本研究に関連すると思われる足部機能として足関節背屈角度, LegHeelAngle,足部外反筋力(HHD)を測定した.
傾斜刺激は0.2秒間に9°,0.4秒間に9°,0.2秒間に4°,0.4秒間に4°の4種類を用いた.傾斜刺激時の姿勢反応は三次元動作解析装置を用い,反応開始時間(反応開始までの時間),反応方向(肩甲帯と骨盤の傾斜・回旋,足部傾斜の角度),反応時間(反応開始点から反応方向への角度の最大値までの時間)を測定した.
各刺激による測定項目は,独立サンプルのt検定を用い比較検討し有意水準は5%未満とした.
【結果】
対象者の足関節背屈角度は28.0±5.2°,外反筋力は162.0±37.4N,LegHeelAngleは10.8±4.4°であった.

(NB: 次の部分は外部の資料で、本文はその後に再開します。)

<file path="config.mk">
export PLATFORM = sky130hd
export DESIGN_NAME = dft_bin_acc
export DESIGN_NICKNAME = d
export VERILOG_FILES = /design/src/rtl/dft_bin_acc_pkg.sv /design/src/rtl/dft_bin_acc_cmac_bin.sv /design/src/rtl/dft_bin_acc.sv
export SDC_FILE = /design/constraint.sdc
export NUM_CORES = 2
export LEC_CHECK = 0
export ABC_AREA = 0
export CAP_MARGIN = 20
export CORE_UTILIZATION = 37
export CTS_BUF_LIST = sky130_fd_sc_hd__clkbuf_2
export CTS_CLUSTER_SIZE = 40
export DETAILED_ROUTE_END_ITERATION = 6
export SLEW_MARGIN = 0
export SYNTH_ARGS = -nofsm -noshare
export SYNTH_HDL_FRONTEND = slang
export SYNTH_SLANG_ARGS = --single-unit
</file>
<file path="constraint.sdc">
create_clock -name CK -period 9.3 [get_ports CK]
set_clock_uncertainty 0.15 [all_clocks]
set_input_delay 2.325 -clock CK [delete_from_list [all_inputs] [get_ports CK]]
set_output_delay 2.325 -clock CK [all_outputs]
set_load 0.02 [all_outputs]
</file>
[src/rtl/edge_event_scheduler.sv]
// Multi-channel edge-event scheduler: detects per-channel edges on level inputs,
// latches them as pending events and hands them out round-robin on a single
// valid/ready port. Edges on a channel that already has an event pending are
// dropped and counted in a saturating counter.
//
// Optional feature macro: EDGE_SCHED_BOTH_EN
//   defined   -> both edges detected, polarity stored per channel, shown on evt_pol
//   undefined -> rising edges only, evt_pol tied to 1
//
// Ports:
//   clk, rst      clock, synchronous active-high reset
//   sig_in[N_CH]  level inputs (already synchronous to clk)
//   ch_en[N_CH]   per-channel enable
//   evt_valid/evt_ready/evt_ch/evt_pol  event handshake port
//   pending[N_CH] pending-event bitmap
//   drop_cnt      saturating count of dropped events
module edge_event_scheduler #(
    parameter int unsigned N_CH  = 4,
    parameter int unsigned CH_W  = 2,
    parameter int unsigned CNT_W = 8
) (
    input  logic             clk,
    input  logic             rst,
    input  logic [N_CH-1:0]  sig_in,
    input  logic [N_CH-1:0]  ch_en,
    output logic             evt_valid,
    input  logic             evt_ready,
    output logic [CH_W-1:0]  evt_ch,
    output logic             evt_pol,
    output logic [N_CH-1:0]  pending,
    output logic [CNT_W-1:0] drop_cnt
);

    localparam int unsigned NDROP_W = $clog2(N_CH + 1);
    localparam int unsigned SUM_W   = CNT_W + NDROP_W;
    localparam logic [CNT_W-1:0] CNT_MAX = '1;

    typedef enum logic {
        S_IDLE  = 1'b0,
        S_OFFER = 1'b1
    } state_e;

    state_e            state_q, state_d;
    logic [N_CH-1:0]   prev_q, prev_d;
    logic [N_CH-1:0]   pending_q, pending_d;
    logic [CH_W-1:0]   rr_ptr_q, rr_ptr_d;
    logic [CH_W-1:0]   evt_ch_q, evt_ch_d;
    logic [CNT_W-1:0]  drop_cnt_q, drop_cnt_d;

    logic              hs;
    logic              do_grant;
    logic [CH_W-1:0]   ptr_next;
    logic [CH_W-1:0]   search_start;
    logic [CH_W-1:0]   gnt_idx;
    logic [N_CH-1:0]   gnt_mask;
    logic [N_CH-1:0]   edge_v;
    logic [N_CH-1:0]   edge_en;
    logic [N_CH-1:0]   held;
    logic [N_CH-1:0]   drop;
    logic [NDROP_W-1:0] n_drop;
    logic [SUM_W-1:0]  cnt_sum;

`ifdef EDGE_SCHED_BOTH_EN
    logic [N_CH-1:0]   pol_q, pol_d;
    logic              evt_pol_q, evt_pol_d;
`endif

    // State and datapath registers
    always_ff @(posedge clk) begin
        if (rst) begin
            state_q    <= S_IDLE;
            prev_q     <= '0;
            pending_q  <= '0;
            rr_ptr_q   <= '0;
            evt_ch_q   <= '0;
            drop_cnt_q <= '0;
`ifdef EDGE_SCHED_BOTH_EN
            pol_q      <= '0;
            evt_pol_q  <= 1'b1;
`endif
        end else begin
            state_q    <= state_d;
            prev_q     <= prev_d;
            pending_q  <= pending_d;
            rr_ptr_q   <= rr_ptr_d;
            evt_ch_q   <= evt_ch_d;
            drop_cnt_q <= drop_cnt_d;
`ifdef EDGE_SCHED_BOTH_EN
            pol_q      <= pol_d;
            evt_pol_q  <= evt_pol_d;
`endif
        end
    end

    // Round-robin arbiter: after a handshake the search restarts just past the
    // channel just served, so a same-cycle re-grant is already fair.
    always_comb begin : arb
        int unsigned j;
        logic        found;
        j            = 0;
        found        = 1'b0;
        hs           = (state_q == S_OFFER) && evt_ready;
        ptr_next     = (evt_ch_q == CH_W'(N_CH - 1)) ? '0 : evt_ch_q + CH_W'(1);
        search_start = (state_q == S_OFFER) ? ptr_next : rr_ptr_q;
        do_grant     = (|pending_q) && ((state_q == S_IDLE) || hs);
        gnt_idx      = '0;
        for (int unsigned k = 0; k < N_CH; k++) begin
            j = 32'(search_start) + k;
            if (j >= N_CH) begin
                j = j - N_CH;
            end
            if (!found && pending_q[CH_W'(j)]) begin
                found   = 1'b1;
                gnt_idx = CH_W'(j);
            end
        end
        gnt_mask = '0;
        if (do_grant) begin
            gnt_mask[gnt_idx] = 1'b1;
        end
    end

    // Next-state logic
    always_comb begin
        state_d = state_q;
        case (state_q)
            S_IDLE:  if (|pending_q)            state_d = S_OFFER;
            S_OFFER: if (hs && !(|pending_q))   state_d = S_IDLE;
            default:                            state_d = S_IDLE;
        endcase
    end

    // Output / datapath logic
    always_comb begin
        prev_d   = sig_in;
        rr_ptr_d = rr_ptr_q;
        evt_ch_d = evt_ch_q;
        if (hs) begin
            rr_ptr_d = ptr_next;
        end
        if (do_grant) begin
            evt_ch_d = gnt_idx;
        end

`ifdef EDGE_SCHED_BOTH_EN
        edge_v = sig_in ^ prev_q;
`else
        edge_v = sig_in & ~prev_q;
`endif
        edge_en = edge_v & ch_en;
        // Bits granted this cycle no longer count as occupied
        held      = pending_q & ~gnt_mask;
        drop      = edge_en & held;
        pending_d = (held | edge_en) & ch_en;

`ifdef EDGE_SCHED_BOTH_EN
        evt_pol_d = evt_pol_q;
        if (do_grant) begin
            evt_pol_d = pol_q[gnt_idx];
        end
        // Polarity captured only on a fresh event; a dropped edge keeps the original
        pol_d = pol_q;
        for (int unsigned i = 0; i < N_CH; i++) begin
            if (edge_en[i] && !held[i]) begin
                pol_d[i] = sig_in[i];
            end
        end
`endif

        n_drop = '0;
        for (int unsigned i = 0; i < N_CH; i++) begin
            n_drop = n_drop + NDROP_W'(drop[i]);
        end
        cnt_sum    = SUM_W'(drop_cnt_q) + SUM_W'(n_drop);
        drop_cnt_d = (cnt_sum[SUM_W-1:CNT_W] != '0) ? CNT_MAX : cnt_sum[CNT_W-1:0];
    end

    assign evt_valid = (state_q == S_OFFER);
    assign evt_ch    = evt_ch_q;
    assign pending   = pending_q;
    assign drop_cnt  = drop_cnt_q;
`ifdef EDGE_SCHED_BOTH_EN
    assign evt_pol   = evt_pol_q;
`else
    assign evt_pol   = 1'b1;
`endif

endmodule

同一刺激角度での刺激時間間の比較では,骨盤回旋角度は,0.2sec・4°と0.4sec・4°,0.2sec・9°と0.4sec・9°で刺激時間0.2秒の方が非傾斜側への回旋が大きかった(p<0.05).肩傾斜角度は,0.2sec・9°と0.4sec・9°で刺激時間0.2秒の方が非傾斜側への傾斜が大きかった(p<0.05).また反応時間は,刺激時間が長い程長い傾向を示した.
同一刺激時間での刺激角間の比較では,足部傾斜の反応開始時間は,0.2sec・4°と0.2sec・9°で刺激角度4°の方が反応開始時間が遅かった(p<0.05).また反応方向の角度は,刺激角度が大きい程大きい傾向を示した.
対象者20名における4種類の傾斜刺激時の姿勢反応計80件を姿勢反応から検討した.反応開始時間で部位別の順序では,足部→骨盤→肩甲帯の順の組み合わせが計56件と最も多かった.反応方向で骨盤と肩甲帯の回旋方向についてみると,骨盤回旋は非傾斜側への回旋79件,肩甲帯回旋では傾斜側56件,非傾斜側24件であった.反応時間でみると,骨盤傾斜が最も短かったのが55件,足部傾斜が最も長かったのが43件と最も多かった.
【考察】
刺激角度が大きい程反応角度が大きく,刺激時間が長い程反応時間が長い傾向となった.また刺激時間が短い突発的な傾斜刺激において,反応角度が大きくなる傾向が示唆された.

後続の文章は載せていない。